-- AIM OF THE EXERCISE --
Report back each line of the data that contains the word "index".

Source records

········

### src/rtl/bus_pkg.sv
`default_nettype none
// ---------------------------------------------------------------------------
// bus_pkg : shared constants and FSM encoding for the data-bus fabric
// Revision: 1.0
// ---------------------------------------------------------------------------
package bus_pkg;
    localparam int          LAT_W            = 4;
    localparam int          ERR_CNT_W        = 16;
    localparam logic [31:0] ERR_DATA_DEFAULT = 32'hDEAD_BEEF;

    typedef logic [0:0] state_t;
    localparam logic [0:0] ST_IDLE = 1'b0;
    localparam logic [0:0] ST_WAIT = 1'b1;
endpackage
`default_nettype wire

### src/rtl/bus_decoder.sv
`default_nettype none
// ---------------------------------------------------------------------------
// bus_decoder : address -> one-hot region hit, index, base-relative offset
// Revision: 1.0
// ---------------------------------------------------------------------------
module bus_decoder
    import bus_pkg::*;
#(
    parameter int                        REGIONS     = 5,
    parameter int                        ADDR_W      = 32,
    parameter int                        SEL_W       = (REGIONS > 1) ? $clog2(REGIONS) : 1,
    parameter logic [REGIONS*ADDR_W-1:0] REGION_BASE = '0,
    parameter logic [REGIONS*ADDR_W-1:0] REGION_END  = '0
) (
    input  logic [ADDR_W-1:0]  addr_i,
    output logic [REGIONS-1:0] hit_o,
    output logic [SEL_W-1:0]   sel_o,
    output logic [ADDR_W-1:0]  offset_o,
    output logic               mapped_o
);
    // Scan from the top index down so the lowest matching region wins.
    always_comb begin
        hit_o    = '0;
        sel_o    = '0;
        offset_o = '0;
        mapped_o = 1'b0;
        for (int i = REGIONS - 1; i >= 0; i--) begin
            if ((addr_i >= REGION_BASE[i*ADDR_W +: ADDR_W]) &&
                (addr_i <  REGION_END[i*ADDR_W +: ADDR_W])) begin
                hit_o    = '0;
                hit_o[i] = 1'b1;
                sel_o    = SEL_W'(i);
                offset_o = addr_i - REGION_BASE[i*ADDR_W +: ADDR_W];
                mapped_o = 1'b1;
            end
        end
    end
endmodule
`default_nettype wire

### src/rtl/bus_fabric.sv
`default_nettype none
// ---------------------------------------------------------------------------
// bus_fabric : single-master, N-slave bus with per-region read latency
// Revision: 1.0
// ---------------------------------------------------------------------------
module bus_fabric
    import bus_pkg::*;
#(
    parameter int                        REGIONS     = 5,
    parameter int                        ADDR_W      = 32,
    parameter int                        DATA_W      = 32,
    parameter logic [REGIONS*ADDR_W-1:0] REGION_BASE = '0,
    parameter logic [REGIONS*ADDR_W-1:0] REGION_END  = '0,
    parameter logic [REGIONS*LAT_W-1:0]  REGION_LAT  = {REGIONS{4'd1}},
    parameter logic [DATA_W-1:0]         ERR_DATA    = DATA_W'(ERR_DATA_DEFAULT)
) (
    input  logic                        clk_i,
    input  logic                        reset_i,
    input  logic                        m_req_i,
    input  logic                        m_we_i,
    input  logic [ADDR_W-1:0]           m_addr_i,
    input  logic [DATA_W-1:0]           m_wd_i,
    output logic                        m_ready_o,
    output logic                        m_rvalid_o,
    output logic [DATA_W-1:0]           m_rdata_o,
    output logic                        m_err_o,
    output logic [REGIONS-1:0]          s_en_o,
    output logic [REGIONS-1:0]          s_we_o,
    output logic [REGIONS*ADDR_W-1:0]   s_addr_o,
    output logic [REGIONS*DATA_W-1:0]   s_wd_o,
    input  logic [REGIONS*DATA_W-1:0]   s_rd_i,
    output logic [ADDR_W-1:0]           err_addr_o,
    output logic [ERR_CNT_W-1:0]        err_count_o
);
    localparam int SEL_W = (REGIONS > 1) ? $clog2(REGIONS) : 1;

    logic [REGIONS-1:0] dec_hit;
    logic [SEL_W-1:0]   dec_sel;
    logic [ADDR_W-1:0]  dec_off;
    logic               dec_mapped;
    logic               accept;
    logic [LAT_W-1:0]   lat;

    state_t               state_q,    state_d;
    logic [LAT_W-1:0]     cnt_q,      cnt_d;
    logic [SEL_W-1:0]     sel_q,      sel_d;
    logic [ADDR_W-1:0]    off_q,      off_d;
    logic                 rvalid_q,   rvalid_d;
    logic [DATA_W-1:0]    rdata_q,    rdata_d;
    logic                 err_q,      err_d;
    logic [ADDR_W-1:0]    err_addr_q, err_addr_d;
    logic [ERR_CNT_W-1:0] err_cnt_q,  err_cnt_d;

    bus_decoder #(
        .REGIONS     (REGIONS),
        .ADDR_W      (ADDR_W),
        .SEL_W       (SEL_W),
        .REGION_BASE (REGION_BASE),
        .REGION_END  (REGION_END)
    ) u_dec (
        .addr_i   (m_addr_i),
        .hit_o    (dec_hit),
        .sel_o    (dec_sel),
        .offset_o (dec_off),
        .mapped_o (dec_mapped)
    );

    assign m_ready_o   = (state_q == ST_IDLE);
    assign accept      = m_req_i && m_ready_o;
    assign lat         = REGION_LAT[dec_sel*LAT_W +: LAT_W];
    assign s_wd_o      = {REGIONS{m_wd_i}};
    assign m_rvalid_o  = rvalid_q;
    assign m_rdata_o   = rdata_q;
    assign m_err_o     = err_q;
    assign err_addr_o  = err_addr_q;
    assign err_count_o = err_cnt_q;

    always_comb begin
        state_d    = state_q;
        cnt_d      = cnt_q;
        sel_d      = sel_q;
        off_d      = off_q;
        rvalid_d   = 1'b0;
        rdata_d    = rdata_q;
        err_d      = 1'b0;
        err_addr_d = err_addr_q;
        err_cnt_d  = err_cnt_q;
        s_en_o     = '0;
        s_we_o     = '0;
        s_addr_o   = '0;
        case (state_q)
            ST_IDLE: begin
                if (accept && dec_mapped) begin
                    s_en_o = dec_hit;
                    s_addr_o[dec_sel*ADDR_W +: ADDR_W] = dec_off;
                    if (m_we_i) begin
                        s_we_o = dec_hit;
                    end else if (lat == '0) begin
                        rvalid_d = 1'b1;
                        rdata_d  = s_rd_i[dec_sel*DATA_W +: DATA_W];
                    end else begin
                        state_d = ST_WAIT;
                        cnt_d   = lat - 1'b1;
                        sel_d   = dec_sel;
                        off_d   = dec_off;
                    end
                end else if (accept) begin
                    err_d      = 1'b1;
                    err_addr_d = m_addr_i;
                    if (err_cnt_q != '1) begin
                        err_cnt_d = err_cnt_q + 1'b1;
                    end
                    if (!m_we_i) begin
                        rvalid_d = 1'b1;
                        rdata_d  = ERR_DATA;
                    end
                end
            end
            ST_WAIT: begin
                // Slave sees a stable enable/offset for the whole access.
                s_en_o[sel_q] = 1'b1;
                s_addr_o[sel_q*ADDR_W +: ADDR_W] = off_q;
                if (cnt_q == '0) begin
                    rvalid_d = 1'b1;
                    rdata_d  = s_rd_i[sel_q*DATA_W +: DATA_W];
                    state_d  = ST_IDLE;
                end else begin
                    cnt_d = cnt_q - 1'b1;
                end
            end
            default: state_d = ST_IDLE;
        endcase
    end

    always_ff @(posedge clk_i or posedge reset_i) begin
        if (reset_i) begin
            state_q    <= ST_IDLE;
            cnt_q      <= '0;
            sel_q      <= '0;
            off_q      <= '0;
            rvalid_q   <= 1'b0;
            rdata_q    <= '0;
            err_q      <= 1'b0;
            err_addr_q <= '0;
            err_cnt_q  <= '0;
        end else begin
            state_q    <= state_d;
            cnt_q      <= cnt_d;
            sel_q      <= sel_d;
            off_q      <= off_d;
            rvalid_q   <= rvalid_d;
            rdata_q    <= rdata_d;
            err_q      <= err_d;
            err_addr_q <= err_addr_d;
            err_cnt_q  <= err_cnt_d;
        end
    end
endmodule
`default_nettype wire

········

-- RESULT FOR THIS EXERCISE --
// bus_decoder : address -> one-hot region hit, index, base-relative offset
    // Scan from the top index down so the lowest matching region wins.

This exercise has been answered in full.